WORK TASK → Output exactly, please, the lines of the records below from the one containing "typedef enum logic" through the final line.

PROVIDED MATERIAL →
----

[src/rtl/regfile_copy_engine.sv]
// rtl/regfile_copy_engine.sv - word-at-a-time copy initiator for a 16x8 register file (optional macro: REGFILE_COPY_CHECKSUM_EN)
module regfile_copy_engine #(
  parameter int ADDR_W = 4,
  parameter int DATA_W = 8
) (
  input  logic              clk,
  input  logic              rst,
  input  logic              start,
  input  logic [ADDR_W-1:0] src_base,
  input  logic [ADDR_W-1:0] dst_base,
  input  logic [ADDR_W:0]   len,
  output logic              busy,
  output logic              done,
  output logic [ADDR_W-1:0] radd,
  input  logic [DATA_W-1:0] rdata,
  output logic [ADDR_W-1:0] wadd,
  output logic [DATA_W-1:0] wdata,
  output logic              writeenable
`ifdef REGFILE_COPY_CHECKSUM_EN
  ,
  output logic [DATA_W-1:0] checksum
`endif
);

  localparam logic [ADDR_W:0] DEPTH = (ADDR_W+1)'(1 << ADDR_W);

  typedef enum logic [1:0] {IDLE, RD, WR, DONE} state_t;

  state_t            state;
  logic [ADDR_W-1:0] cur_src;
  logic [ADDR_W-1:0] cur_dst;
  logic [ADDR_W:0]   remaining;
  logic [ADDR_W:0]   len_clamped;

  // Requests longer than the file are trimmed to one full pass
  assign len_clamped = (len > DEPTH) ? DEPTH : len;

  // Copy sequencer: RD latches the source word into wdata (the hold register), WR strobes it out
  always_ff @(posedge clk or posedge rst) begin
    if (rst) begin
      state       <= IDLE;
      cur_src     <= '0;
      cur_dst     <= '0;
      remaining   <= '0;
      busy        <= 1'b0;
      done        <= 1'b0;
      radd        <= '0;
      wadd        <= '0;
      wdata       <= '0;
      writeenable <= 1'b0;
`ifdef REGFILE_COPY_CHECKSUM_EN
      checksum    <= '0;
`endif
    end else begin
      case (state)
        IDLE: begin
          if (start) begin
            cur_src   <= src_base;
            cur_dst   <= dst_base;
            remaining <= len_clamped;
`ifdef REGFILE_COPY_CHECKSUM_EN
            checksum  <= '0;
`endif
            if (len_clamped != '0) begin
              state <= RD;
              busy  <= 1'b1;
              radd  <= src_base;
            end else begin
              state <= DONE;
              done  <= 1'b1;
            end
          end
        end
        RD: begin
          wdata       <= rdata;
          wadd        <= cur_dst;
          writeenable <= 1'b1;
          state       <= WR;
        end
        WR: begin
          cur_src     <= cur_src + 1'b1;
          cur_dst     <= cur_dst + 1'b1;
          remaining   <= remaining - 1'b1;
          writeenable <= 1'b0;
`ifdef REGFILE_COPY_CHECKSUM_EN
          checksum    <= checksum ^ wdata;
`endif
          if (remaining != (ADDR_W+1)'(1)) begin
            state <= RD;
            radd  <= cur_src + 1'b1;
          end else begin
            state <= DONE;
            busy  <= 1'b0;
            done  <= 1'b1;
          end
        end
        DONE: begin
          done  <= 1'b0;
          state <= IDLE;
        end
        default: state <= IDLE;
      endcase
    end
  end

endmodule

----

REPLY →
  typedef enum logic [1:0] {IDLE, RD, WR, DONE} state_t;

  state_t            state;
  logic [ADDR_W-1:0] cur_src;
  logic [ADDR_W-1:0] cur_dst;
  logic [ADDR_W:0]   remaining;
  logic [ADDR_W:0]   len_clamped;

  // Requests longer than the file are trimmed to one full pass
  assign len_clamped = (len > DEPTH) ? DEPTH : len;

  // Copy sequencer: RD latches the source word into wdata (the hold register), WR strobes it out
  always_ff @(posedge clk or posedge rst) begin
    if (rst) begin
      state       <= IDLE;
      cur_src     <= '0;
      cur_dst     <= '0;
      remaining   <= '0;
      busy        <= 1'b0;
      done        <= 1'b0;
      radd        <= '0;
      wadd        <= '0;
      wdata       <= '0;
      writeenable <= 1'b0;
`ifdef REGFILE_COPY_CHECKSUM_EN
      checksum    <= '0;
`endif
    end else begin
      case (state)
        IDLE: begin
          if (start) begin
            cur_src   <= src_base;
            cur_dst   <= dst_base;
            remaining <= len_clamped;
`ifdef REGFILE_COPY_CHECKSUM_EN
            checksum  <= '0;
`endif
            if (len_clamped != '0) begin
              state <= RD;
              busy  <= 1'b1;
              radd  <= src_base;
            end else begin
              state <= DONE;
              done  <= 1'b1;
            end
          end
        end
        RD: begin
          wdata       <= rdata;
          wadd        <= cur_dst;
          writeenable <= 1'b1;
          state       <= WR;
        end
        WR: begin
          cur_src     <= cur_src + 1'b1;
          cur_dst     <= cur_dst + 1'b1;
          remaining   <= remaining - 1'b1;
          writeenable <= 1'b0;
`ifdef REGFILE_COPY_CHECKSUM_EN
          checksum    <= checksum ^ wdata;
`endif
          if (remaining != (ADDR_W+1)'(1)) begin
            state <= RD;
            radd  <= cur_src + 1'b1;
          end else begin
            state <= DONE;
            busy  <= 1'b0;
            done  <= 1'b1;
          end
        end
        DONE: begin
          done  <= 1'b0;
          state <= IDLE;
        end
        default: state <= IDLE;
      endcase
    end
  end

endmodule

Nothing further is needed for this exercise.